A degradation-related slow feature analysis for equipment health indicator extraction and remaining useful life prediction

Abstract

Predicting the Remaining Useful Life (RUL) of equipments has recently become a crucial technology for assessing operational safety and assisting maintenance decision-making. Numerous studies have demonstrated that a low-dimensional Health Indicator (HI) can be constructed from multidimensional sensor readings related to degradation, and the prediction of RUL can be based on similarities of HI. However, existing approaches for HI construction ignore neither the slow and monotonic nature of a degradation feature nor correlations between HI and RUL. To address this issue, this paper proposes a degradation-related slow feature analysis (DRSFA) method for extracting HIs and applying them in RUL prediction.
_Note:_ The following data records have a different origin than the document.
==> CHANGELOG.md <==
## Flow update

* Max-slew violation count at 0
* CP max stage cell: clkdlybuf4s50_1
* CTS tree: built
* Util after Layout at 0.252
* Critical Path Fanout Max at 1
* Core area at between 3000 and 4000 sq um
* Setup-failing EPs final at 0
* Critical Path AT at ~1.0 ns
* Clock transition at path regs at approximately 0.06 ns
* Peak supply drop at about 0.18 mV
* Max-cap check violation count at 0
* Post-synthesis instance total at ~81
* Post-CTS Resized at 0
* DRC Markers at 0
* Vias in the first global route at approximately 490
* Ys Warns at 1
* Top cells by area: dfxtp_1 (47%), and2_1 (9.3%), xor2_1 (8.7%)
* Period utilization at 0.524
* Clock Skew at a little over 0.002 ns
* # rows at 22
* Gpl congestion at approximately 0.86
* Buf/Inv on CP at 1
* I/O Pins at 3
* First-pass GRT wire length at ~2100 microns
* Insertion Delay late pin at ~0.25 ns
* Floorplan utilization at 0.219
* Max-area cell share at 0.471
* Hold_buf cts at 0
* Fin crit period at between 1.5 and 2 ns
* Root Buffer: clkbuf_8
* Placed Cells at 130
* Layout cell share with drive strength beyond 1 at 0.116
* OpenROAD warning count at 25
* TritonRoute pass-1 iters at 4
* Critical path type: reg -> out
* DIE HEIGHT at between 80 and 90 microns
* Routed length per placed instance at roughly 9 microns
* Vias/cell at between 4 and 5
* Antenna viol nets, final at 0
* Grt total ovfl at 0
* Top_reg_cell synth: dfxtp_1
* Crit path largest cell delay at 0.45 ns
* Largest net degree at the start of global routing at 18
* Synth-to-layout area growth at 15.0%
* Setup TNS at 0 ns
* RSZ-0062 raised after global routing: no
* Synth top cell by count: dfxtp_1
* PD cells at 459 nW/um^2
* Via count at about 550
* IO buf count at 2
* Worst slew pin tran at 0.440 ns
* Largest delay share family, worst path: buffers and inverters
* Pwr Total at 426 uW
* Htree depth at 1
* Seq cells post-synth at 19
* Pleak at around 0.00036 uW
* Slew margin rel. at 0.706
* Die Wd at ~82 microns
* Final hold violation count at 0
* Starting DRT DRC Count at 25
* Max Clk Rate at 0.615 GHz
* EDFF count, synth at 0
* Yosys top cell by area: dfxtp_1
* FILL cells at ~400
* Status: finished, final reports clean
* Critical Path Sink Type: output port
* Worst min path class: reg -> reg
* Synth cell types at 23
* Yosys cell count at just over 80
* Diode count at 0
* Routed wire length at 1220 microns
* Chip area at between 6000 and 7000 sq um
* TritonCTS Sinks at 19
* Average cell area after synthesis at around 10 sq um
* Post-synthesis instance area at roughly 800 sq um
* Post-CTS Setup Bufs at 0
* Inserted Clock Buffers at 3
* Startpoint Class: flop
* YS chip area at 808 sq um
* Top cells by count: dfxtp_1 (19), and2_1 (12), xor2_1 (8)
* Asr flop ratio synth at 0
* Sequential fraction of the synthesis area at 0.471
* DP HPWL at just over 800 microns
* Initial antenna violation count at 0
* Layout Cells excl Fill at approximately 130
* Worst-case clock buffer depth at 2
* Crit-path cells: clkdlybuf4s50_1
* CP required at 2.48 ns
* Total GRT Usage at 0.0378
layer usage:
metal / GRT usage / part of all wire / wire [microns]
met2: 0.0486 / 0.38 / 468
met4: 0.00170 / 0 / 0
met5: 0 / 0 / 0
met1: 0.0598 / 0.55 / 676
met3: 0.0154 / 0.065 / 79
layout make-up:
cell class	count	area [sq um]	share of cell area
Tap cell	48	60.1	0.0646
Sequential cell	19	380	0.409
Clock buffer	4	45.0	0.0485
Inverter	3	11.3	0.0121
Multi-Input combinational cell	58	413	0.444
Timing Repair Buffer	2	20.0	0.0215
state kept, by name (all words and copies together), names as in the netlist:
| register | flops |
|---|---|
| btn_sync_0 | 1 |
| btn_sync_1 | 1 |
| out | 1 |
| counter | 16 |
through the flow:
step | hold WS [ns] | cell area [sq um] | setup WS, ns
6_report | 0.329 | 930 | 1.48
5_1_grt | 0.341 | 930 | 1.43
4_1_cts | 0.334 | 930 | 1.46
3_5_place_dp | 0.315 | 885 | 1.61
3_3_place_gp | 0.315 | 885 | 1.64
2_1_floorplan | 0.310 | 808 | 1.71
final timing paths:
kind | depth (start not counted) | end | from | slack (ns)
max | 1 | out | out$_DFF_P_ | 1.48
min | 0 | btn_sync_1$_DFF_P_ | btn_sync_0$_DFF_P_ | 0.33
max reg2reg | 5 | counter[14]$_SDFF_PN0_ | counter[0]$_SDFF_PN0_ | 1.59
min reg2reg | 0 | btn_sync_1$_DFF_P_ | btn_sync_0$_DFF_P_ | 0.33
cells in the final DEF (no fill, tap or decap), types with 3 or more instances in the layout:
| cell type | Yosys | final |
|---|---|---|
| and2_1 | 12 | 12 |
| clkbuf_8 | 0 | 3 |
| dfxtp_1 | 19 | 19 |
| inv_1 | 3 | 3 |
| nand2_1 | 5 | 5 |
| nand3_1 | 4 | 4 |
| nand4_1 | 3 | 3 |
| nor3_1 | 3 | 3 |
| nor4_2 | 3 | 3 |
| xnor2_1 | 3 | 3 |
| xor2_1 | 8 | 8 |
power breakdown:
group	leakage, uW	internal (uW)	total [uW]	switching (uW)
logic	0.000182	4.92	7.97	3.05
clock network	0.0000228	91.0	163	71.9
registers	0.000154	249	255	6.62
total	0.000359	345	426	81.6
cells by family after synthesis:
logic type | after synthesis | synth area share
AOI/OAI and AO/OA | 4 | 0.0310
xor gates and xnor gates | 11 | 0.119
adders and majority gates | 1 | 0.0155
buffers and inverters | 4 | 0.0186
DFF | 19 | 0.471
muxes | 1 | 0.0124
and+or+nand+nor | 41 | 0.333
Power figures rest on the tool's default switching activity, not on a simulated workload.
--- flow/design.v ---
`timescale 1ns / 1ns
module ALU(
input a, b,
input c_in, 
input [2:0] operation,
output result,
output c_out
);
parameter zero = 1'b0;
wire a_inv, or_mux, and_mux, Binvert, b_not, b_to_FA, FA_to_mux;
wire op_msb, op_lsb, FA_to_c_out, op_add, add_or_sub;
not (a_inv, a);            
not (b_not, b);  
not (op_msb, operation[2]);  
and (Binvert, op_msb, operation[1], operation[0]);  
mux_1x2 mux_b_inv(b, b_not, Binvert, b_to_FA);  
FA_str adder1b(FA_to_c_out, FA_to_mux, a, b_to_FA, c_in);  
not (op_lsb, operation[0]);
and (op_add, op_msb, operation[1], op_lsb);
or (add_or_sub, op_add, Binvert);
and (c_out, FA_to_c_out, add_or_sub);
or (or_mux, a, b);         
and (and_mux, a, b);       
mux_8to1 alu_select(a, a_inv, FA_to_mux, FA_to_mux, or_mux, and_mux, zero, zero, operation, result);
endmodule
`timescale 1ns / 1ns
module FA_str(c_out, sum, a, b, c_in);
input		a, b, c_in;  
output	c_out, sum;  
wire		not_a, not_b, not_c;
wire		and1_out, and2_out, and3_out, and4_out;
wire		and5_out, and6_out, and7_out, and8_out;
not	   not1		(not_a, a);
not	   not2		(not_b, b);
not		not3		(not_c, c_in);
and	#0		and1		(and1_out, a, not_b, not_c);
and	#0		and2		(and2_out, not_a, b, not_c);
and	#0		and3		(and3_out, not_a, not_b, c_in);
and	#0		and4		(and4_out, a, b, c_in);
or		#0		or1		(sum, and1_out, and2_out, and3_out, and4_out);
and	#0		and5		(and5_out, a, b);
and	#0		and6		(and6_out, b, c_in);
and	#0		and7		(and7_out, a, c_in);
and	#0		and8		(and8_out, a, b, c_in);
or		#0		or2		(c_out, and5_out, and6_out, and7_out, and8_out);
endmodule
`timescale 1ns / 1ns
module Register(
	input clk,
	input [W-1:0] reg_in,
	output [W-1:0] reg_out
   );
	parameter W = 32;
	reg [W-1:0] Reg;
	assign reg_out = Reg;
	always@(posedge clk)
		begin
		Reg <= reg_in;
		end
endmodule
`timescale 1ns / 1ns
module alu_top(
	input clk,
	input [W-1:0] a, b,
	input c_in,
	input [2:0] operation,
	output [W-1:0] result,
	output c_out
);
parameter W = 32;
wire [W-1:0] result_to_reg;
wire c_out_to_reg;
para_ALU
#(.W(W))
ALU
(
	.a(a),
	.b(b),
	.c_in(c_in),
	.operation(operation),
	.result(result_to_reg),
	.c_out(c_out_to_reg)
);
Register
#(.W(W))
Register_result
(
	.clk(clk),
	.reg_in(result_to_reg),
	.reg_out(result)
);
Register
#(.W(1))
Register_c_out
(
	.clk(clk),
	.reg_in(c_out_to_reg),
	.reg_out(c_out)
);
endmodule
`timescale 1ns / 1ns
module mux_1x2(in0, in1, select, out);
input in0, in1;
input select;
output out;
reg out;
wire Select;
always @(in0 or in1 or select)
begin
	if (select == 0)
		out = in0;
	if (select == 1)
		out = in1;
end
endmodule
`timescale 1ns / 1ps
module mux_8to1(
input in0, in1, in2, in3, in4, in5, in6, in7,   
input [2:0] select,
output reg out
);
always @*
begin
	if (select == 0)
		out = in0;
	if (select == 1)
		out = in1;
	if (select == 2)
		out = in2;
	if (select == 3)
		out = in3;
	if (select == 4)
		out = in4;
	if (select == 5)
		out = in5;
	if (select == 6)
		out = in6;
	if (select == 7)
		out = in7;
end
endmodule
`timescale 1ns / 1ns
module para_ALU(
input c_in,
input [W-1:0] a, b,
input [2:0] operation,
output [W-1:0] result,
output c_out	 
);
parameter W = 32;
wire [W:0] carry;
wire Binvert, not_msb_op, first_c_in;
not (not_msb_op, operation[2]);
and (Binvert, not_msb_op, operation[1], operation[0]);
or (first_c_in, Binvert, c_in);
assign carry[0] = first_c_in;
assign c_out = carry[W];
genvar i;
generate 
	for(i = 0; i < W; i = i + 1)
		begin: alu
		ALU	alu1bit(a[i], b[i], carry[i], operation, result[i], carry[i+1]);
		end
endgenerate		
endmodule
--- flow/run.sh ---
#!/bin/bash
# OpenROAD 26Q1-2900-gdf79404cd8, Yosys 0.63+post, stock flow scripts
make -C /OpenROAD-flow-scripts/flow DESIGN_CONFIG=/design/flow/config.mk WORK_HOME=/design/flow/orfs finish
--- flow/constraint.sdc ---
current_design alu_top

set clk_period 24.1
set clk_io_pct 0.2

create_clock -name clk0 -period $clk_period [get_ports {clk}]

set non_clock_inputs [all_inputs -no_clocks]
set_input_delay [expr $clk_period * $clk_io_pct] -clock clk0 $non_clock_inputs
set_output_delay [expr $clk_period * $clk_io_pct] -clock clk0 [all_outputs]
--- flow/config.mk ---
export PLATFORM = sky130hd
export DESIGN_NAME = alu_top
export DESIGN_NICKNAME = alu_top
export VERILOG_FILES = /design/flow/design.v
export SDC_FILE = /design/flow/constraint.sdc
export NUM_CORES = 4
export LEC_CHECK = 1
export CORE_UTILIZATION = 40
==> results.toml <==
# synthesis and place-and-route metrics
[power_and_ir_drop]
net-switching-power_mw = 0.05253
power.switching_fraction_pct = 29.68
pwr_density_cell_nw_per_um2 = 35.58
power.combinational.fraction_pct = 35.2
seq_power_share_pct = 37.0
cellInternalPower_mw = 0.1245
max-vdd-ir-drop_mv = 0.02593
leakage_nw = 2.172
design_power_total_mw = 0.1770
clock_power_share_pct = 27.8

[die]
die_w_um = 99.42
io-pin-count = 102
core_region_area_um2 = 9196
full_die_area_um2 = 9884
floorplanUtilization_pct = 41.28
die_y_um = 99.42
std_cell_rows = 35

[layout]
final_cell_area_um2 = 4975
fin_util_pct = 54.10
area_delta_synth_final_pct = 31.05
final-instance-count-excl-fill = 588
layout_cell_share_with_drive_strength_beyond_1_pct = 10.06

[final_timing]
finalSetupTns_ns = 0
hold_viol_final = 0
unclocked_pins = 32
total_setup_violations_reported_at_the_end_of_the_flow = 0
finalClockPeriodUsage_pct = 93.69
timing.final.crit_period_ns = 22.58
max_freq_ghz = 0.04429
timing_worst_slew_pin_value_ns = 0.7232
worst_slack_ns = 1.520
untimed_endpoints = 32
max_slew_headroom_pct = 51.79
maxSlewViolCount = 0
timing.hold.ws_ns = 5.394
rsz_0062_raised_after_global_routing = "false"

[critical_path]
crit_path_max_fanout = 36
required_arrival_time_at_the_worst_endpoint_ns = 24.34
endpoint = "Register_result.Reg[31]$_DFF_P_"
endpoint_kind = "flip-flop"
worst-setup-path-type = "input pin to flip-flop"
cp-startpoint = "operation[1]"
worstSetupStartpointType = "input pin"
cp_slowest_cell = "sky130_fd_sc_hd__fa_1"
worst-endpoint-arrival_ns = 22.82
worst_path_most_repeated_cell = "sky130_fd_sc_hd__fa_1"
critical-path-max-stage-delay_ns = 0.48

[drt]
routed_via_density = 4.667
route.detailed.wl_per_inst_um = 13.48
first_iter_violations = 79
drc_errors = 0
dr.pass1.iters = 4
detail-route-antenna-nets = 0
aggregate_routed_wire_length_um = 7927
dr_total_vias = 2744
antenna_cells_inserted = 0

[global_route]
track_usage_pct = 17.59
globalRoute.totalOverflow = 0
via_count_of_the_first_global_routing_pass = 2642
first_pass_grt_wire_length_um = 13130
grt_start_max_net_pins = 69
antenna_found_initial = 0

[synthesis]
synth-seq-cells = 65
ys_area_um2 = 3796
synthesis.area_um2 = 3796
synthesis.area_per_instance_um2 = 10.52
synth_cell_types = 28
post_synth_inst_count = 361
synth-cells-yosys = 361
synth.yosys.warnings = 4

[placement]
buffer_ports.inserted = 101
dp_hpwl_um = 5191
placement.cell_area_um2 = 4873
pre_cts_ws_ns = 1.153
gp_routability_congestion = 0.7943
placedCellCount = 580

[clock_network]
clock_path_buffers = 2
gates_resized_cts_repair = 0
path_clk_slew_ns = 0.08
deepest_level_of_the_cts_h_tree = 2
cts_setup_buffers = 0
cts-root-buf = "sky130_fd_sc_hd__clkbuf_8"
postCtsHoldBufs = 0
tritoncts = "done"
tritoncts_buffers = 5

[outcome]
outcome = "finished clean"

[run]
tool_warnings = 25
timing.max_cap.violations = 0

[worst_hold_path]
hp-class = "input pin to flip-flop"
==> power groups by stage <==
stage / clock network [mW] / registers [mW] / logic (mW)
global route: 0.0541 / 0.0662 / 0.0709
finish: 0.0492 / 0.0655 / 0.0623
CTS: 0.0526 / 0.0656 / 0.0632
==> area by class of cell <==
class	instances	area, µm²
clock buffer	7	96.34
clock inverter	1	5.005
fill	807	4222
inverter	2	7.507
multi-input combinational	297	2550
sequential	65	1141
tap	111	138.9
timing repair buffer	105	1036
==> layer usage <==
metal | GRT usage [%] | up-vias | part of all wire [%]
met2 | 27.03 | 79 | 45
met5 | 0 | - | 0
met3 | 3.860 | 8 | 5.6
li1 | - | 1399 | -
met4 | 2.376 | 0 | 1.4
met1 | 27.46 | 1258 | 48
==> synth_stat cells, drive strengths merged <==
| master | instances | area share (%) |
|---|---|---|
| a21oi | 3 | 0.40 |
| a22oi | 1 | 0.20 |
| a31o | 1 | 0.23 |
| a31oi | 31 | 5.1 |
| and2 | 31 | 5.1 |
| buf | 22 | 5.0 |
| clkbuf | 6 | 0.59 |
| conb | 1 | 0.099 |
| dfxtp | 33 | 17 |
| dlxtn | 32 | 13 |
| fa | 31 | 16 |
| inv | 2 | 0.20 |
| mux2 | 1 | 0.30 |
| mux2i | 31 | 8.2 |
| nand2 | 32 | 3.6 |
| nand2b | 33 | 5.6 |
| nor2b | 3 | 0.69 |
| o21ai | 34 | 4.5 |
| o32ai | 1 | 0.43 |
| xnor2 | 32 | 13 |
==> logic make-up (layout without fill, tap and decap cells) <==
| family | after synthesis | in the layout | share of synthesized area [%] |
|---|---|---|---|
| and+or+nand+nor | 99 | 99 | 15.03 |
| AOI/OAI and AO/OA | 71 | 71 | 10.84 |
| DFF | 33 | 33 | 17.40 |
| xor gates and xnor gates | 32 | 32 | 13.32 |
| muxes | 32 | 32 | 8.471 |
| latches | 32 | 32 | 12.66 |
| adders and majority gates | 31 | 31 | 16.35 |
| buffers and inverters | 30 | 115 | 5.834 |
| other | 1 | 32 | 0.09878 |
==> worst min path at each step <==
stage                 start                          to  slack, ns  cells past startpoint
after CTS             a[31]  Register_c_out.Reg$_DFF_P_       5.39                      3
after global routing  a[31]  Register_c_out.Reg$_DFF_P_       5.42                      3
final                 a[31]  Register_c_out.Reg$_DFF_P_       5.39                      3
==> registers in the layout (all words and copies together) (netlist names) <==
register,count
Register_result.Reg,32
ALU.alu.alu1bit.alu_select.out,32
Register_c_out.Reg,1
==> worst max-delay path, delay by kind of cell <==
| family | cells | cell delay, ns |
|---|---|---|
| and+or+nand+nor | 33 | 5.36 |
| AOI/OAI and AO/OA | 1 | 0.08 |
| buffers and inverters | 2 | 0.85 |
| adders and majority gates | 31 | 11.05 |
| xor gates and xnor gates | 1 | 0.25 |
| latches | 1 | 0.34 |
==> cells in the final DEF, fill, tap and decap left out, types with 30 or more instances in the layout <==
cell type	n
sky130_fd_sc_hd__a31oi_1	31
sky130_fd_sc_hd__o21ai_1	31
sky130_fd_sc_hd__dfxtp_1	33
sky130_fd_sc_hd__clkdlybuf4s50_1	100
sky130_fd_sc_hd__xnor2_2	30
sky130_fd_sc_hd__nand2b_1	32
sky130_fd_sc_hd__fa_1	31
sky130_fd_sc_hd__nand2_1	31
sky130_fd_sc_hd__dlxtn_1	32
sky130_fd_sc_hd__conb_1	32
sky130_fd_sc_hd__and2_1	31
sky130_fd_sc_hd__mux2i_1	31
Power and IR drop assume default switching activity.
Specifically, an objective function and its corresponding closed-form solution are proposed, aiming at extracting a health indicator from multidimensional degradation parameters to represent the slow degradation trend of an equipment and is correlated with its RUL. In DRSFA, HIs of each segment of lifecycle data is extracted separately rather than by a unified model, thereby enhancing its scalability as new data become available. As an HI extractor, DRSFA can serve as a plug-and-play module for RUL prediction based on similarity matching. Finally, experiments conducted on the CMAPSS dataset for aero-engine RUL assessment from NASA validate that the proposed method effectively balances RUL prediction accuracy, interpretability, and scalability.